Gardening Tips - Leaf Blowers – good or bad?

2 min to read

Article by Doreen Coyne, a member of the Richmond Hill Garden & Horticultural Society

As promised, an article is on leaf blowers.

Most people have already bought or used their leaf blower this season or perhaps you are considering a new one for yourself or a relative as a Christmas present. This article reports the benefits and issues with leaf blowers.  I hope to arm you with information that helps you make a better decision for yourself and your neighbours.  Indeed, the issues with Leaf Blowers can also be true of gas-powered lawn mowers; so good to know in case that is on your Christmas list this year.

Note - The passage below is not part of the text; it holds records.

==> src/rtl/ahb_mtx_burst_cnt.sv <==
// ---------------------------------------------------------------------------
// ahb_mtx_burst_cnt
// Beat counter for fixed-length AHB bursts. While a WRAPx/INCRx burst is in
// flight the arbiter must not re-arbitrate; this block tells it so.
//
// Ports:
//   HCLK        in   system clock, rising edge
//   HRESETn     in   asynchronous active-low reset
//   HREADYM     in   transfer done; counter only moves when high
//   HSELM       in   slave select of the granted port
//   HTRANSM[1:0] in  transfer type of the granted port
//   HBURSTM[2:0] in  burst type of the granted port
//   burst_hold  out  1 = keep the current grant this cycle
// ---------------------------------------------------------------------------
module ahb_mtx_burst_cnt
    import ahb_mtx_pkg::*;
(
    input  logic       HCLK,
    input  logic       HRESETn,
    input  logic       HREADYM,
    input  logic       HSELM,
    input  logic [1:0] HTRANSM,
    input  logic [2:0] HBURSTM,
    output logic       burst_hold
);

    logic [BEAT_CNT_W-1:0] cnt_q;
    logic [BEAT_CNT_W-1:0] cnt_d;
    logic [BEAT_CNT_W-1:0] load_val;
    logic                  early_end;

    // Next counter value and hold flag. Deselect, IDLE or an undefined-length
    // NONSEQ ends the burst early, and that drops the hold in the same cycle
    // so the arbiter can hand over on this very edge.
    always_comb begin
        load_val  = burst_beats_left(HBURSTM);
        early_end = !HSELM
                    || (HTRANSM == HTRANS_IDLE)
                    || ((HTRANSM == HTRANS_NONSEQ) && (load_val == '0));
        cnt_d     = cnt_q;
        if (!HSELM) begin
            cnt_d = '0;
        end else begin
            case (htrans_t'(HTRANSM))
                HTRANS_IDLE:   cnt_d = '0;
                HTRANS_BUSY:   cnt_d = cnt_q;
                HTRANS_NONSEQ: cnt_d = load_val;
                HTRANS_SEQ:    cnt_d = (cnt_q != '0) ? (cnt_q - BEAT_CNT_W'(1)) : cnt_q;
                default:       cnt_d = '0;
            endcase
        end
        burst_hold = (cnt_q != '0) && !early_end;
    end

    // Counter register; a wait-stated cycle freezes it.
    always_ff @(posedge HCLK or negedge HRESETn) begin
        if (!HRESETn) begin
            cnt_q <= '0;
        end else if (HREADYM) begin
            cnt_q <= cnt_d;
        end
    end

endmodule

On the good side. Leaf blowers can make quick work of getting the leaves off your grass and into your garden beds and around the base of your trees and shrubs.  Or even into piles for putting into yard waste bags. ☹ The blowers can be fairly light weight and you can easily hold them or use the belt like strap to hang it from your shoulder or across your chest. They produce a great gust of wind that you can direct at the leaves and send them scurrying across the yard to their new home. Fast and efficient.

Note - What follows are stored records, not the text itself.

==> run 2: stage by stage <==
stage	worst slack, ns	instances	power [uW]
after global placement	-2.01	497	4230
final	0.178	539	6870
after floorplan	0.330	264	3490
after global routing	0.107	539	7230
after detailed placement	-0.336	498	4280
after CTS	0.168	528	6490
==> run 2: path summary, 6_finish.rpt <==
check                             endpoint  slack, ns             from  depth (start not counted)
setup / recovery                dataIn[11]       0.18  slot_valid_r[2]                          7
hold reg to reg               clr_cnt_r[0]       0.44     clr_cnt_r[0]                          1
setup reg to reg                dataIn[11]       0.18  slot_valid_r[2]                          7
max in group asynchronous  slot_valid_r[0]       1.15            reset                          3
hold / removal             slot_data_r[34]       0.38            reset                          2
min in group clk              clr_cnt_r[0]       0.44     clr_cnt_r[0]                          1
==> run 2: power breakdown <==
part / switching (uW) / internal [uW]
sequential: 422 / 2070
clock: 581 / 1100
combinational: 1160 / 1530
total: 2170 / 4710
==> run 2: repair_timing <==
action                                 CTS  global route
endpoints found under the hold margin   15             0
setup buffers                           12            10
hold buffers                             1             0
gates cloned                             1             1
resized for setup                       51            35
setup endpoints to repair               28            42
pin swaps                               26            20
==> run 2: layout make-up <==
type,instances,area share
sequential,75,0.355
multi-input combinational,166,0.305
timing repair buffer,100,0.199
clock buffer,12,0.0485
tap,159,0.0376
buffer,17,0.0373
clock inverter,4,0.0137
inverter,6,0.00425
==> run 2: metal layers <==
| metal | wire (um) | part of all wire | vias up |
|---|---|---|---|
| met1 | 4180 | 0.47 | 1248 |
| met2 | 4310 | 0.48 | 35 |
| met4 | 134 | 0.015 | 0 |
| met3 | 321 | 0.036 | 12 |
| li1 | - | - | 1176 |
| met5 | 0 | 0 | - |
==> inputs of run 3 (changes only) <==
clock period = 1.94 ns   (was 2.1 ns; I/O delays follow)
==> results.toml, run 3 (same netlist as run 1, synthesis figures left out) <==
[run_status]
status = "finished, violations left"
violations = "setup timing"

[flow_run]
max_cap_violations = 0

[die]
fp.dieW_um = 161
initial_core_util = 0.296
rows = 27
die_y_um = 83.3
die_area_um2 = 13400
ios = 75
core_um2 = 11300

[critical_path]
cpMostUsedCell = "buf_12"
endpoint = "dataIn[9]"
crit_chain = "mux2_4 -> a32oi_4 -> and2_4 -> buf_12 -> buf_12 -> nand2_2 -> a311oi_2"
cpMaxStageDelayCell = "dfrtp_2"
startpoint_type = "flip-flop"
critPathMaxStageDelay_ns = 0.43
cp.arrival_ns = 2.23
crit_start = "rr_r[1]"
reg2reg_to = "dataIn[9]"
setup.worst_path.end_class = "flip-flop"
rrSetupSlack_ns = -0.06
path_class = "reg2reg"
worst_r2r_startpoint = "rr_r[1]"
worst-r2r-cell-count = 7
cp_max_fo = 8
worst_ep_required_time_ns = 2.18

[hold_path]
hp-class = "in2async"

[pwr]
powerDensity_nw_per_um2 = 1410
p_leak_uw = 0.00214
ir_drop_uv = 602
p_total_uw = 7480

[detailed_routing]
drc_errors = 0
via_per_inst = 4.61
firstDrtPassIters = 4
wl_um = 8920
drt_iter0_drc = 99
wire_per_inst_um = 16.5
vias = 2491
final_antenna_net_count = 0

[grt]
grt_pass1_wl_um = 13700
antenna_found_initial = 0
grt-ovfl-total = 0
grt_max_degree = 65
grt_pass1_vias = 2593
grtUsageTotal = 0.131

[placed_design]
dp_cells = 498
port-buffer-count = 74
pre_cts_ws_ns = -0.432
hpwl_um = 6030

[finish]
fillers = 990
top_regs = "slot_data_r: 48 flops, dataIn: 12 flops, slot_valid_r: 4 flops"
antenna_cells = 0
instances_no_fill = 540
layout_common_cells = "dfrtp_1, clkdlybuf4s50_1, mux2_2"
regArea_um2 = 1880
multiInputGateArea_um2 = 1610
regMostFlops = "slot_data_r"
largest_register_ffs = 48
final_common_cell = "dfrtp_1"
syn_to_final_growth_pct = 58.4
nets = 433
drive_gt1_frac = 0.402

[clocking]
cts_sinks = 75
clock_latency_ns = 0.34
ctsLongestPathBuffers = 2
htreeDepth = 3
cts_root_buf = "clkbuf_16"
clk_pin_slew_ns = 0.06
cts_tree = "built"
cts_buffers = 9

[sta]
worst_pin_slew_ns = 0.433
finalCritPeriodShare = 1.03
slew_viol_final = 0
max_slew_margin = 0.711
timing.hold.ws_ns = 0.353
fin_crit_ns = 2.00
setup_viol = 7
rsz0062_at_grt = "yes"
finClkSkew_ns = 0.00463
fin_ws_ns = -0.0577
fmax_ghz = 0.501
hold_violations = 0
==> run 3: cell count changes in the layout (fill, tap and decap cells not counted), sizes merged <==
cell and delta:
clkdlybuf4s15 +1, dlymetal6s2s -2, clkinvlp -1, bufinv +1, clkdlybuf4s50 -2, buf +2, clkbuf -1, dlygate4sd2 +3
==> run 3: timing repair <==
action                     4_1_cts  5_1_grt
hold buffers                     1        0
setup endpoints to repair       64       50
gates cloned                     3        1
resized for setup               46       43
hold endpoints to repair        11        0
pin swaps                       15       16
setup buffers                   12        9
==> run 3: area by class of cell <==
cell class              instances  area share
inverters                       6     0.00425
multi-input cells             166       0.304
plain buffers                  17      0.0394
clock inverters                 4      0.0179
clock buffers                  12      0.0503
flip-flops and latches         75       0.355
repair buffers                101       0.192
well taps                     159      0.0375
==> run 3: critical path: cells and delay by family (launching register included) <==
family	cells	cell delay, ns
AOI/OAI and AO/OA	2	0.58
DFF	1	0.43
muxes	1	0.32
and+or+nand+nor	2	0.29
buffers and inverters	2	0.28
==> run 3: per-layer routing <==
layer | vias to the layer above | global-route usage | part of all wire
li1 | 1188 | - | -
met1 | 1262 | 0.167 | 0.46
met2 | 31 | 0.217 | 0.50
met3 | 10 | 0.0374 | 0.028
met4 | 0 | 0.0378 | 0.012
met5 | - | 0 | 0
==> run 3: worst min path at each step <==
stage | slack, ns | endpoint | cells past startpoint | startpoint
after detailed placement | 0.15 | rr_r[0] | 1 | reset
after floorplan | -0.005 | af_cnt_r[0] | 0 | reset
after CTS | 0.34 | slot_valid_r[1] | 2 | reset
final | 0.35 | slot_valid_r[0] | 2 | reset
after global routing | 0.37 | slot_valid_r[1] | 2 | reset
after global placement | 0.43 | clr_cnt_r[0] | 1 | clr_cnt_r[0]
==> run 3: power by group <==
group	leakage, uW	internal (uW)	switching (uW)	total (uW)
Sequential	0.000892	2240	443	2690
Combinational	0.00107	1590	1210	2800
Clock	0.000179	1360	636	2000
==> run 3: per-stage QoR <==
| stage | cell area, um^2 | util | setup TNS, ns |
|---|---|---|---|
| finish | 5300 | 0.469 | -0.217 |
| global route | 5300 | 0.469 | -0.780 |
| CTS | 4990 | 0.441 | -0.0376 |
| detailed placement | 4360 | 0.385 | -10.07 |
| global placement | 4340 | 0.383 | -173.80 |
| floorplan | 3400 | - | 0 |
--- src/rtl/uart_mmio_master.sv ---
// rtl/uart_mmio_master.sv - UART-framed command decoder issuing 32-bit MMIO reads/writes and byte replies.
// Optional inter-byte timeout enabled by defining UART_MST_TIMEOUT_EN.
module uart_mmio_master #(
  parameter logic [7:0] ACK_BYTE       = 8'h4B,
  parameter logic [7:0] NAK_BYTE       = 8'h3F,
  parameter int         TIMEOUT_CYCLES = 1_000_000,
  parameter int         TO_BITS        = 20
) (
  input  logic        clk,
  input  logic        rst_n,
  input  logic [7:0]  rx_data,
  input  logic        rx_valid,
  output logic [7:0]  tx_data,
  output logic        tx_start,
  input  logic        tx_busy,
  output logic        bus_en,
  output logic        bus_we,
  output logic [31:0] bus_addr,
  output logic [31:0] bus_wdata,
  input  logic [31:0] bus_rdata,
  output logic        active,
  output logic        err_timeout
);

  localparam logic [7:0] CMD_WRITE = 8'h57;
  localparam logic [7:0] CMD_READ  = 8'h52;

  typedef enum logic [2:0] {
    IDLE, GET_ADDR, GET_DATA, BUS, LOAD_TX, TX_PULSE, TX_WAIT
  } state_t;

  state_t      state, state_nx;
  logic        is_write;
  logic [1:0]  byte_cnt;
  logic [2:0]  resp_cnt;
  logic [31:0] resp_sr;
  logic        timeout_hit;

`ifdef UART_MST_TIMEOUT_EN
  logic [TO_BITS-1:0] to_cnt;
  logic               err_q;

  assign timeout_hit = (state == GET_ADDR || state == GET_DATA) && !rx_valid &&
                       (to_cnt == TO_BITS'(TIMEOUT_CYCLES - 1));
  assign err_timeout = err_q;

  always_ff @(posedge clk or negedge rst_n) begin
    if (!rst_n) begin
      to_cnt <= '0;
      err_q  <= 1'b0;
    end else begin
      err_q <= timeout_hit;
      if ((state == GET_ADDR || state == GET_DATA) && !rx_valid && !timeout_hit)
        to_cnt <= to_cnt + 1'b1;
      else
        to_cnt <= '0;
    end
  end
`else
  assign timeout_hit = 1'b0;
  assign err_timeout = 1'b0;
`endif

  assign bus_en   = (state == BUS);
  assign bus_we   = (state == BUS) && is_write;
  assign tx_start = (state == TX_PULSE);
  assign active   = (state != IDLE);

  always_ff @(posedge clk or negedge rst_n) begin
    if (!rst_n) state <= IDLE;
    else        state <= state_nx;
  end

  always_comb begin
    state_nx = state;
    case (state)
      IDLE:
        if (rx_valid)
          state_nx = (rx_data == CMD_WRITE || rx_data == CMD_READ) ? GET_ADDR : LOAD_TX;
      GET_ADDR:
        if (timeout_hit)
          state_nx = IDLE;
        else if (rx_valid && byte_cnt == 2'd3)
          state_nx = is_write ? GET_DATA : BUS;
      GET_DATA:
        if (timeout_hit)
          state_nx = IDLE;
        else if (rx_valid && byte_cnt == 2'd3)
          state_nx = BUS;
      BUS:      state_nx = LOAD_TX;
      LOAD_TX:  if (!tx_busy) state_nx = TX_PULSE;
      TX_PULSE: state_nx = TX_WAIT;
      TX_WAIT:  state_nx = (resp_cnt > 3'd1) ? LOAD_TX : IDLE;
      default:  state_nx = IDLE;
    endcase
  end

  // Replies always leave from resp_sr[31:24]; single-byte replies are parked there.
  always_ff @(posedge clk or negedge rst_n) begin
    if (!rst_n) begin
      is_write  <= 1'b0;
      byte_cnt  <= 2'd0;
      resp_cnt  <= 3'd0;
      resp_sr   <= 32'd0;
      tx_data   <= 8'd0;
      bus_addr  <= 32'd0;
      bus_wdata <= 32'd0;
    end else begin
      case (state)
        IDLE:
          if (rx_valid) begin
            is_write <= (rx_data == CMD_WRITE);
            byte_cnt <= 2'd0;
            if (rx_data != CMD_WRITE && rx_data != CMD_READ) begin
              resp_sr  <= {NAK_BYTE, 24'd0};
              resp_cnt <= 3'd1;
            end
          end
        GET_ADDR:
          if (rx_valid && !timeout_hit) begin
            bus_addr <= {bus_addr[23:0], rx_data};
            byte_cnt <= byte_cnt + 2'd1;
          end
        GET_DATA:
          if (rx_valid && !timeout_hit) begin
            bus_wdata <= {bus_wdata[23:0], rx_data};
            byte_cnt  <= byte_cnt + 2'd1;
          end
        BUS:
          if (is_write) begin
            resp_sr  <= {ACK_BYTE, 24'd0};
            resp_cnt <= 3'd1;
          end else begin
            resp_sr  <= bus_rdata;
            resp_cnt <= 3'd4;
          end
        LOAD_TX:
          if (!tx_busy) tx_data <= resp_sr[31:24];
        TX_WAIT:
          if (resp_cnt > 3'd1) begin
            resp_sr  <= {resp_sr[23:0], 8'd0};
            resp_cnt <= resp_cnt - 3'd1;
          end else begin
            resp_cnt <= 3'd0;
          end
        default: ;
      endcase
    end
  end

endmodule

But.  That great gust of wind they blow is achieved with 2 main issues: Expulsion of gases into the air and high pitch noise that is damaging to your ears and your neighbours’ ears

1. Emissions:
Most leaf blowers are gas powered and are designed to be air-cooled. The engines can release 100% of their “tailgate” emissions directly into the environment. Generally, leaf blowers can create high levels of various organic compounds which are known to cause dizziness, headaches, asthma attacks, heart and lung disease, cancer and dementia. Many of them unfortunately burn fuel inefficiently and several studies have shown that leaf blowers can emit hydrocarbons and other pollutants at similar rates to a car engine idling or driving in the city.  And the great wind it produces – which can be 200 mph- can stir up contaminants and pollutants from the ground and send them circulating back into the air.

2. Noise:
Low frequency sound travels over long distances and penetrates walls and windows. I looked up a few mid-price leaf blower available in the local box stores. One that cost $200 was rated at 200MPH wind speed and 72 db(A). Another I looked at, priced at $400, had a lower wind speed of 145 MPH but displaced an even higher amount of air when blowing and with a sound rating of 75 db(A).  Some leaf blowers have much higher db(A) levels - reported at greater 95 db(A) at the operator’s ear and between 65-80 db(A) at 50 feet away from the source. All in excess of the recommended daytime sound standards set by the World Health Organization which are no more than 55db(A).  I can personally attest to hearing my neighbour running his even though I am 60+ feet away from his property line and wrapped up cozily within my home, no windows or doors open, and my TV turned on.

If you are looking to buy one, I’d urge you to check both its emission ratings and sound level ratings. Consider an electric or battery charged blower (and lawn mower) as they don’t have the same emissions even though they are still noisy. And make a low sound rating an important criteria for your purchase. Some are better than others on your ears having a lower db(A) rating. 

Also, spend some dollars for really good noise suppression headsets given the person doing the work is getting the maximum decibels delivered to their ears.